Okay given an expression like $(x+y)^5$
we have terms
$x^ky^{n-k}$
So we have ${5 \choose 0} x^0y^5 + {5 \choose 1} x^1y^4+ {5 \choose 2} x^2y^3+ {5 \choose 3} x^3y^2+ {5 \choose 4} x^4y^1+ {5 \choose 5} x^5$
However when we have $(3x^2+y)^5$
we supposedly have $x^{n-k}y^k$ and we get:
${5 \choose 0} (3x^2)^5y^0+ {5 \choose 1} (3x^2)^4y^1+{5 \choose 2} (3x^2)^3y^2+{5 \choose 3} (3x^2)^2y^3 + {5 \choose 4} (3x^2)y^4+ {5 \choose 5} (3x^2)^0y^5$
which ends up as:
$243x^{10}y^0+ 625x^8y+27x^6y^2+9x^4y^3+3x^2y^4+y^5$
somehow my coefficients are off for the second term : it's apparently $5$ times $3^4$. How in the heck does that arise do we always multiply coefficients by the power n, in this case 5 and secondly my biggest question is why on earth is n-k on x instead of y?
What would happen in a situation where we have $(4x^3+5y^2)^3$ which term would get n-k and would I have to multiply some coefficients by 3?

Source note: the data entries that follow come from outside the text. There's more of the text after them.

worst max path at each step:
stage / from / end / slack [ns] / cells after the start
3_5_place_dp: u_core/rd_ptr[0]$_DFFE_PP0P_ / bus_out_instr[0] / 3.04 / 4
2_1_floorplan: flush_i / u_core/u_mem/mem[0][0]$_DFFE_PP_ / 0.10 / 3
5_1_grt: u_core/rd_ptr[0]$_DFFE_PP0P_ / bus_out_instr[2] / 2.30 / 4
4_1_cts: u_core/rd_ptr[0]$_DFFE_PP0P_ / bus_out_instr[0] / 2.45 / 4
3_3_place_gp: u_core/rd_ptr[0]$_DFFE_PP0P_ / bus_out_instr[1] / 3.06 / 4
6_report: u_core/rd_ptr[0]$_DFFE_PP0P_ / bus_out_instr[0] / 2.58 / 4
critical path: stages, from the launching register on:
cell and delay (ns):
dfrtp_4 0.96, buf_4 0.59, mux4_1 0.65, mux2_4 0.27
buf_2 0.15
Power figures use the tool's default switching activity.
File: src/rtl/plot_pkg.sv
// rtl/plot_pkg.sv - shared plot constants, arbiter state type and helpers
package plot_pkg;

    localparam int NREQ   = 3;
    localparam int XSZ    = 8;
    localparam int YSZ    = 7;
    localparam int COLSZ  = 3;
    localparam int XMAX   = 160;
    localparam int YMAX   = 120;
    localparam int PCNT_W = 15;

    localparam logic [PCNT_W-1:0] PCNT_MAX = '1;

    typedef enum logic [1:0] {
        ST_IDLE,
        ST_GRANT,
        ST_TURN
    } arb_state_t;

    function automatic int idx_w(input int n);
        return (n > 1) ? $clog2(n) : 1;
    endfunction

endpackage

File: src/rtl/plot_arbiter_if.sv
// rtl/plot_arbiter_if.sv - requester-side and vga-side signals of the plot arbiter
interface plot_arbiter_if #(
    parameter int NREQ   = plot_pkg::NREQ,
    parameter int XSZ    = plot_pkg::XSZ,
    parameter int YSZ    = plot_pkg::YSZ,
    parameter int COLSZ  = plot_pkg::COLSZ,
    parameter int PCNT_W = plot_pkg::PCNT_W
);
    logic [NREQ-1:0]       req;
    logic [NREQ-1:0]       pix_valid;
    logic [NREQ*XSZ-1:0]   x_in;
    logic [NREQ*YSZ-1:0]   y_in;
    logic [NREQ*COLSZ-1:0] col_in;
    logic [NREQ-1:0]       gnt;
    logic [XSZ-1:0]        x_out;
    logic [YSZ-1:0]        y_out;
    logic [COLSZ-1:0]      col_out;
    logic                  plotEn;
    logic                  busy;
    logic [PCNT_W-1:0]     pix_count;
    logic                  oob_err;

    modport master (
        output req, pix_valid, x_in, y_in, col_in,
        input  gnt, x_out, y_out, col_out, plotEn, busy, pix_count, oob_err
    );

    modport slave (
        input  req, pix_valid, x_in, y_in, col_in,
        output gnt, x_out, y_out, col_out, plotEn, busy, pix_count, oob_err
    );
endinterface

File: src/rtl/plot_arbiter_rr_pick.sv
// rtl/plot_arbiter_rr_pick.sv - combinational round-robin picker: first request at or after ptr
module rr_pick #(
    parameter int NREQ = 3,
    parameter int IW   = 2
) (
    input  logic [NREQ-1:0] req,
    input  logic [IW-1:0]   ptr,
    output logic [NREQ-1:0] pick,
    output logic [IW-1:0]   idx
);
    logic        found;
    logic [IW:0] pos;

    always_comb begin
        found = 1'b0;
        pos   = '0;
        pick  = '0;
        idx   = '0;
        for (int k = 0; k < NREQ; k++) begin
            // One extra bit so ptr+k never wraps before the modulo fold.
            pos = {1'b0, ptr} + (IW+1)'(k);
            if (pos >= (IW+1)'(NREQ)) begin
                pos = pos - (IW+1)'(NREQ);
            end
            if (!found && req[pos[IW-1:0]]) begin
                found                = 1'b1;
                pick[pos[IW-1:0]]    = 1'b1;
                idx                  = pos[IW-1:0];
            end
        end
    end

endmodule

File: src/rtl/plot_arbiter.sv
// rtl/plot_arbiter.sv - round-robin arbiter forwarding one requester's pixels to the vga adapter
module plot_arbiter #(
    parameter int NREQ  = plot_pkg::NREQ,
    parameter int XSZ   = plot_pkg::XSZ,
    parameter int YSZ   = plot_pkg::YSZ,
    parameter int COLSZ = plot_pkg::COLSZ,
    parameter int XMAX  = plot_pkg::XMAX,
    parameter int YMAX  = plot_pkg::YMAX
) (
    input  logic          clk,
    input  logic          resetn,
    plot_arbiter_if.slave bus
);
    import plot_pkg::*;

    localparam int             IW    = idx_w(NREQ);
    localparam logic [XSZ-1:0] X_LIM = XSZ'(XMAX);
    localparam logic [YSZ-1:0] Y_LIM = YSZ'(YMAX);

    arb_state_t        state_q, state_d;
    logic [NREQ-1:0]   gnt_q, gnt_d;
    logic [IW-1:0]     g_q, g_d;
    logic [IW-1:0]     rr_ptr_q, rr_ptr_d;
    logic [XSZ-1:0]    x_out_q, x_out_d;
    logic [YSZ-1:0]    y_out_q, y_out_d;
    logic [COLSZ-1:0]  col_out_q, col_out_d;
    logic              plot_en_q, plot_en_d;
    logic [PCNT_W-1:0] pix_count_q, pix_count_d;
    logic              oob_err_q, oob_err_d;

    logic [NREQ-1:0]   pick;
    logic [IW-1:0]     pick_idx;

    logic              sel_req;
    logic              sel_valid;
    logic [XSZ-1:0]    sel_x;
    logic [YSZ-1:0]    sel_y;
    logic [COLSZ-1:0]  sel_col;

    rr_pick #(.NREQ(NREQ), .IW(IW)) u_rr_pick (
        .req  (bus.req),
        .ptr  (rr_ptr_q),
        .pick (pick),
        .idx  (pick_idx)
    );

    // Only the granted requester's lane is ever looked at.
    always_comb begin
        sel_req   = 1'b0;
        sel_valid = 1'b0;
        sel_x     = '0;
        sel_y     = '0;
        sel_col   = '0;
        for (int i = 0; i < NREQ; i++) begin
            if (g_q == IW'(i)) begin
                sel_req   = bus.req[i];
                sel_valid = bus.pix_valid[i];
                sel_x     = bus.x_in[i*XSZ +: XSZ];
                sel_y     = bus.y_in[i*YSZ +: YSZ];
                sel_col   = bus.col_in[i*COLSZ +: COLSZ];
            end
        end
    end

    always_comb begin
        state_d     = state_q;
        gnt_d       = gnt_q;
        g_d         = g_q;
        rr_ptr_d    = rr_ptr_q;
        x_out_d     = x_out_q;
        y_out_d     = y_out_q;
        col_out_d   = col_out_q;
        plot_en_d   = 1'b0;
        pix_count_d = pix_count_q;
        oob_err_d   = oob_err_q;
        case (state_q)
            ST_IDLE: begin
                if (|bus.req) begin
                    gnt_d       = pick;
                    g_d         = pick_idx;
                    pix_count_d = '0;
                    state_d     = ST_GRANT;
                end
            end
            ST_GRANT: begin
                if (!sel_req) begin
                    // A strobe in the release cycle is dropped with the grant.
                    gnt_d    = '0;
                    state_d  = ST_TURN;
                    rr_ptr_d = (g_q == IW'(NREQ-1)) ? '0 : g_q + IW'(1);
                end else if (sel_valid) begin
                    if (sel_x >= X_LIM || sel_y >= Y_LIM) begin
                        oob_err_d = 1'b1;
                    end else begin
                        x_out_d   = sel_x;
                        y_out_d   = sel_y;
                        col_out_d = sel_col;
                        plot_en_d = 1'b1;
                        if (pix_count_q != PCNT_MAX) begin
                            pix_count_d = pix_count_q + PCNT_W'(1);
                        end
                    end
                end
            end
            ST_TURN: begin
                state_d = ST_IDLE;
            end
            default: begin
                state_d = ST_IDLE;
                gnt_d   = '0;
            end
        endcase
    end

    always_ff @(posedge clk or negedge resetn) begin
        if (!resetn) begin
            state_q     <= ST_IDLE;
            gnt_q       <= '0;
            g_q         <= '0;
            rr_ptr_q    <= '0;
            x_out_q     <= '0;
            y_out_q     <= '0;
            col_out_q   <= '0;
            plot_en_q   <= 1'b0;
            pix_count_q <= '0;
            oob_err_q   <= 1'b0;
        end else begin
            state_q     <= state_d;
            gnt_q       <= gnt_d;
            g_q         <= g_d;
            rr_ptr_q    <= rr_ptr_d;
            x_out_q     <= x_out_d;
            y_out_q     <= y_out_d;
            col_out_q   <= col_out_d;
            plot_en_q   <= plot_en_d;
            pix_count_q <= pix_count_d;
            oob_err_q   <= oob_err_d;
        end
    end

    assign bus.gnt       = gnt_q;
    assign bus.x_out     = x_out_q;
    assign bus.y_out     = y_out_q;
    assign bus.col_out   = col_out_q;
    assign bus.plotEn    = plot_en_q;
    assign bus.busy      = (state_q != ST_IDLE);
    assign bus.pix_count = pix_count_q;
    assign bus.oob_err   = oob_err_q;

endmodule

File: src/flat_wrapper.sv
// flat-port wrapper written by rule: the top's interface ports become plain ports
module plot_arbiter_flat import plot_pkg::*;
#(
    parameter int NREQ  = plot_pkg::NREQ,
    parameter int XSZ   = plot_pkg::XSZ,
    parameter int YSZ   = plot_pkg::YSZ,
    parameter int COLSZ = plot_pkg::COLSZ,
    parameter int XMAX  = plot_pkg::XMAX,
    parameter int YMAX  = plot_pkg::YMAX
)
  (clk, resetn, bus_req, bus_pix_valid, bus_x_in, bus_y_in, bus_col_in, bus_gnt, bus_x_out, bus_y_out, bus_col_out, bus_plotEn, bus_busy, bus_pix_count, bus_oob_err);
  plot_arbiter_if #(.NREQ(NREQ), .XSZ(XSZ), .YSZ(YSZ), .COLSZ(COLSZ)) bus_i ();
  input  logic clk;
  input  logic resetn;
  input wire logic [$bits(bus_i.req)-1:0] bus_req;
  input wire logic [$bits(bus_i.pix_valid)-1:0] bus_pix_valid;
  input wire logic [$bits(bus_i.x_in)-1:0] bus_x_in;
  input wire logic [$bits(bus_i.y_in)-1:0] bus_y_in;
  input wire logic [$bits(bus_i.col_in)-1:0] bus_col_in;
  output wire logic [$bits(bus_i.gnt)-1:0] bus_gnt;
  output wire logic [$bits(bus_i.x_out)-1:0] bus_x_out;
  output wire logic [$bits(bus_i.y_out)-1:0] bus_y_out;
  output wire logic [$bits(bus_i.col_out)-1:0] bus_col_out;
  output wire logic [$bits(bus_i.plotEn)-1:0] bus_plotEn;
  output wire logic [$bits(bus_i.busy)-1:0] bus_busy;
  output wire logic [$bits(bus_i.pix_count)-1:0] bus_pix_count;
  output wire logic [$bits(bus_i.oob_err)-1:0] bus_oob_err;
  assign bus_i.req = bus_req;
  assign bus_i.pix_valid = bus_pix_valid;
  assign bus_i.x_in = bus_x_in;
  assign bus_i.y_in = bus_y_in;
  assign bus_i.col_in = bus_col_in;
  assign bus_gnt = bus_i.gnt;
  assign bus_x_out = bus_i.x_out;
  assign bus_y_out = bus_i.y_out;
  assign bus_col_out = bus_i.col_out;
  assign bus_plotEn = bus_i.plotEn;
  assign bus_busy = bus_i.busy;
  assign bus_pix_count = bus_i.pix_count;
  assign bus_oob_err = bus_i.oob_err;
  plot_arbiter #(.NREQ(NREQ), .XSZ(XSZ), .YSZ(YSZ), .COLSZ(COLSZ), .XMAX(XMAX), .YMAX(YMAX)) u_core (.clk(clk), .resetn(resetn), .bus(bus_i));
endmodule
File: config.mk
export PLATFORM = sky130hd
export DESIGN_NAME = plot_arbiter_flat
export DESIGN_NICKNAME = d
export VERILOG_FILES = /design/src/rtl/plot_pkg.sv /design/src/rtl/plot_arbiter_if.sv /design/src/rtl/plot_arbiter_rr_pick.sv /design/src/rtl/plot_arbiter.sv /design/src/flat_wrapper.sv
export SDC_FILE = /design/constraint.sdc
export NUM_CORES = 1
export LEC_CHECK = 0
export CAP_MARGIN = 20
export CORE_MARGIN = 1.5
export CORE_UTILIZATION = 48
export CTS_CLUSTER_SIZE = 12
export DETAILED_ROUTE_END_ITERATION = 12
export GPL_ROUTABILITY_DRIVEN = 0
export HOLD_SLACK_MARGIN = 0.05
export PLACE_DENSITY = 0.86
export SLEW_MARGIN = 20
export SYNTH_ARGS = -nofsm -noshare
export SYNTH_HDL_FRONTEND = slang
export SYNTH_SLANG_ARGS = --single-unit
File: constraint.sdc
create_clock -name clk -period 4.2 [get_ports clk]
set_clock_uncertainty 0.05 [all_clocks]
set_input_delay 0.63 -clock clk [delete_from_list [all_inputs] [get_ports clk]]
set_output_delay 0.63 -clock clk [all_outputs]
set_load 0.01 [all_outputs]
==> metrics.md, run 1 <==
| Metric | Value |
|---|---|
| Status | `complete, no violations` |
| Vias in the first global route | `2410` |
| HPWL reported at the end of detailed placement | `5260 um` |
| Worst-skew pair later-pin latency | `0.29 ns` |
| DRC marker count from the first detailed-route iteration | `133` |
| Critical-path top delay cell | `sky130_fd_sc_hd__dfrtp_1` |
| Antenna violations before repair | `0` |
| Endpoints failing setup | `0` |
| GRT Residual Overflow | `0` |
| Number of buffers inserted to repair setup after CTS | `0` |
| Number of hold violations in the final report | `0` |
| DRC violations left | `0` |
| CP Class | `reg2reg` |
| Num CTS Buffers | `5` |
| Tightest Pin Transition | `0.756 ns` |
| Post-synthesis cell type with the largest combined area | `sky130_fd_sc_hd__dfrtp_1` |
| NetSw | `0.000804 W` |
| Internal power | `0.00129 W` |
| Antenna violation net count after detailed routing | `0` |
| Via total after detailed routing | `2335` |
| Startpoint kind of the worst setup timing path | `flip-flop` |
| Synthesis-to-finish area growth | `42.9%` |
| TritonRoute pass-1 iters | `4` |
| Detailed-route wire length per cell | `16.4 um` |
| Post-layout minimum cycle time | `3.22 ns` |
| Average via count per standard cell | `5.53` |
| First-pass GRT wire length | `12000 um` |
| GRT Util Overall | `25.4%` |
| Required time at the worst-slack endpoint | `4.33 ns` |
| Number of distinct library cell variants in the gate-level netlist after synthesis | `48` |
| Clock transition time at the flip-flop clock pins of the worst setup and hold paths | `0.09 ns` |
| Combinational Power Share | `51.3%` |
| Setup slack of the most critical reg-to-reg path | `0.98 ns` |
| Register bit total from synthesis | `44` |
| Initial core utilization | `50.7%` |
| Clock tree from TritonCTS | `yes` |
| Root buffer cell | `sky130_fd_sc_hd__clkbuf_8` |
| Top cell type's share of synthesized area | `42.0%` |
| Net Sw Frac | `38.5%` |
| Horizontal die dimension | `76.9 um` |
| Worst Path Arrival | `3.35 ns` |
| Power consumption | `0.00209 W` |
| Leading post-synthesis cells by cell area | `sky130_fd_sc_hd__dfrtp_1 42%, sky130_fd_sc_hd__mux2i_1 9.2%, sky130_fd_sc_hd__mux2_1 7.7%` |
| Share of synthesized area occupied by flip-flops and latches | `42.0%` |
| Synth Flop Type | `sky130_fd_sc_hd__dfrtp_1` |
| Worst Path Max Fanout | `24` |
| RR Endpoint | `u_core.bus.y_out[0]$_DFFE_PN0P_` |
| Largest net degree at the start of global routing | `45` |
| ANT cells | `0` |
| Proportion of power drawn by the clock network | `15.8%` |
| Final Slew Violations | `0` |
| PD cells | `558 nW/um^2` |
| Port Buf Inserts | `100` |
| Num Clock Sinks | `44` |
| DIE AREA | `5920 um^2` |
| Crit path cell chain | `nor2b_4, a2bb2oi_1, nand2b_1, nor3_2, buf_4, mux2_1` |
| Number of cells traversed by the worst register-to-register path | `6` |
| Resize count post-CTS | `0` |
| Proportion of power drawn by flip-flops and latches | `32.9%` |
| Total of warnings raised by yosys | `0` |
| Fmax | `310 MHz` |
| Crit Reg-Reg Startpoint | `u_core.g_q[1]$_DFFE_PN0P_` |
| Max Root-Sink Buffers | `2` |
| Buffers plus inverters on the worst setup path | `1` |
| Setup repair after global routing missed its margin | `false` |
| Class of the tightest hold or removal check | `in2async` |
| Endpoint kind of the worst setup timing path | `flip-flop` |
| Largest vdd supply drop | `0.486 mV` |
| H-Tree Level Count | `2` |
| Total Nets Final | `418` |
| Leakage dissipation | `1.50 nW` |
| Max Cap Violations | `0` |
| Final sum of negative setup slack | `0 ns` |
| Async set-reset flop share out of synthesis | `100%` |
| Number of rows created at floorplan | `26` |
| Area of the mapped netlist | `2620 um^2` |
| Share of cells above drive strength 1 | `5.97%` |
| Instance count on the critical path | `6` |
| Number of instances in the synthesized netlist | `258` |
| Final routed wirelength across all metal layers | `6930 um` |
| Synthesized net count | `325` |
| Biggest cell delay along the critical path | `0.83 ns` |
| Worst max-slew margin expressed relative to the limit | `49.4%` |
| Post-CTS Hold Buffers | `0` |
| Number of synthesized flops with an enable pin | `0` |
| Period Utilization, post-route | `76.8%` |
| Die Y | `76.9 um` |
| Synth Area per Inst | `10.2 um^2` |
| Crit path max-delay family | `simple AND/OR/NAND/NOR gates` |
| Number of placed I/O pins | `101` |
| Std-Cell Core Area | `5170 um^2` |
==> flip-flops by register name, summed over array words and instances, names as in the netlist <==
| signal | cells |
|---|---|
| u_core.g_q | 2 |
| u_core.bus.gnt | 3 |
| u_core.bus.col_out | 3 |
| u_core.state_q | 2 |
| u_core.rr_ptr_q | 2 |
| u_core.bus.plotEn | 1 |
| u_core.bus.oob_err | 1 |
| u_core.bus.y_out | 7 |
| u_core.bus.x_out | 8 |
| u_core.bus.pix_count | 15 |
==> kinds of logic (layout without fill, tap and decap cells) <==
logic type	Yosys count	after routing	synth area share, %
simple gates	84	84	18.6
compound gates	64	64	16.0
flops	44	44	42.0
mux	42	42	16.9
buf+inv	19	113	4.15
fa+ha+maj	5	5	2.39
==> layer usage <==
layer	up-vias	routed length, um	track usage [%]
met5	-	0	0
met4	0	113	6.67
met3	8	269	3.93
met2	57	3660	45.8
met1	1126	2880	31.5
li1	1144	-	-
==> cell usage in the layout, fill, tap and decap left out, types with 3 or more instances in the layout <==
master                            netlist  final
sky130_fd_sc_hd__o21ai_1                5      5
sky130_fd_sc_hd__clkbuf_8               0      5
sky130_fd_sc_hd__nand3b_1               4      4
sky130_fd_sc_hd__o31ai_1                6      6
sky130_fd_sc_hd__o2bb2ai_1              7      7
sky130_fd_sc_hd__o21ai_0               18     18
sky130_fd_sc_hd__ha_1                   5      5
sky130_fd_sc_hd__nand2b_1               8      8
sky130_fd_sc_hd__or4_1                  5      5
sky130_fd_sc_hd__clkdlybuf4s50_1        0     99
sky130_fd_sc_hd__mux2_1                18     18
sky130_fd_sc_hd__a21oi_1               11     11
sky130_fd_sc_hd__nor2b_1                3      3
sky130_fd_sc_hd__nand4_1                6      6
sky130_fd_sc_hd__dfrtp_1               44     44
sky130_fd_sc_hd__inv_1                  3      3
sky130_fd_sc_hd__nor2_1                 4      4
sky130_fd_sc_hd__mux2i_1               24     24
sky130_fd_sc_hd__nand3_1                5      5
sky130_fd_sc_hd__nand2_1               31     31
sky130_fd_sc_hd__buf_4                  4      3
==> worst max path at each step <==
stage,start,end
floorplan,bus_req[2],u_core.bus.col_out[0]$_DFFE_PN0P_
global placement,u_core.g_q[1]$_DFFE_PN0P_,u_core.bus.x_out[3]$_DFFE_PN0P_
detailed placement,u_core.g_q[1]$_DFFE_PN0P_,u_core.bus.y_out[0]$_DFFE_PN0P_
CTS,u_core.g_q[1]$_DFFE_PN0P_,u_core.bus.y_out[0]$_DFFE_PN0P_
global route,u_core.g_q[1]$_DFFE_PN0P_,u_core.bus.x_out[6]$_DFFE_PN0P_
finish,u_core.g_q[1]$_DFFE_PN0P_,u_core.bus.y_out[0]$_DFFE_PN0P_
==> final cells by class <==
cell class	instances	area, um^2
fill	376	1430
sequential	44	1100
inverter	3	11.3
timing repair buffer	102	1010
tap	70	87.6
clock buffer	5	68.8
clock inverter	3	47.5
multi-input combinational	195	1420
==> metrics by stage <==
step / instances / setup slack, ns / utilization (%) / area (um^2) / hold WS (ns)
global placement: 414 / 1.17 / 70.2 / 3630 / 0.417
finish: 422 / 0.976 / 72.4 / 3750 / 0.264
detailed placement: 414 / 1.04 / 70.2 / 3630 / 0.425
global route: 422 / 0.785 / 72.4 / 3750 / 0.316
CTS: 422 / 1.02 / 72.4 / 3740 / 0.445
floorplan: 258 / 2.08 / - / 2620 / 0.284
==> synthesized netlist by cell type (2+ instances only) <==
cell	n
sky130_fd_sc_hd__o2bb2ai_1	7
sky130_fd_sc_hd__nor3_1	3
sky130_fd_sc_hd__nand2b_1	8
sky130_fd_sc_hd__and4_1	2
sky130_fd_sc_hd__o31ai_1	6
sky130_fd_sc_hd__inv_1	3
sky130_fd_sc_hd__or2_2	2
sky130_fd_sc_hd__or3_1	2
sky130_fd_sc_hd__mux2i_1	24
sky130_fd_sc_hd__nand3_1	5
sky130_fd_sc_hd__buf_6	3
sky130_fd_sc_hd__o21a_1	2
sky130_fd_sc_hd__a32o_1	2
sky130_fd_sc_hd__nand2_1	31
sky130_fd_sc_hd__mux2_1	18
sky130_fd_sc_hd__a21oi_1	11
sky130_fd_sc_hd__o21ai_1	5
sky130_fd_sc_hd__and3_1	2
sky130_fd_sc_hd__nand3b_1	4
sky130_fd_sc_hd__nand4_1	6
sky130_fd_sc_hd__ha_1	5
sky130_fd_sc_hd__o21ai_0	18
sky130_fd_sc_hd__nor2b_1	3
sky130_fd_sc_hd__dfrtp_1	44
sky130_fd_sc_hd__buf_4	4
sky130_fd_sc_hd__clkbuf_1	8
sky130_fd_sc_hd__a31oi_1	2
sky130_fd_sc_hd__nor2_1	4
sky130_fd_sc_hd__or4_1	5
==> power groups by stage <==
stage,clock (W),combinational (W),sequential (W)
final,0.000331,0.00107,0.000687
after global routing,0.000355,0.00116,0.000710
after CTS,0.000337,0.00108,0.000685
after detailed placement,0,0.00107,0.000693
after global placement,0,0.00104,0.000684
after floorplan,0,0.000640,0.000691
(Power assumes the default switching activity.)
==> run 2, diff against run 1 <==
- CORE_UTILIZATION: 48 -> 40
- PLACE_DENSITY: 0.86 -> 0.76
- clock period: 4.2 -> 2.7 ns (I/O delays scaled with it)
==> run 2 against run 1 <==
Effect of this change: count of clock-buffer cells in the layout is the same; core utilization fell by 11 points; die area rose by 19%; hold slack got worse by 0.22 ns; worst setup slack lost 0.81 ns; routed wire length down 1.2%; combinational power rose by 67%; final area rose by 4.1%; cell count grew 3.8%; critical path type unchanged; highest routed layer unchanged.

What if we had $(x^2+7y^3)^2$? would n-k go on the $7y^3$?
Expansion of the expression $\left(x+y\right)^n$ gives :
$$\left(x+y\right)^n=\sum_{k=0}^n{n\choose k}x^ky^{n-k}$$
but you can also write it as :
$$\left(x+y\right)^n=\sum_{k=0}^n{n\choose k}x^{n-k}y^k$$
simply because addition and multiplication are commutative.
So you can put the exponent $n-k$ to whatever term you wish and put the exponent $k$ to the other one.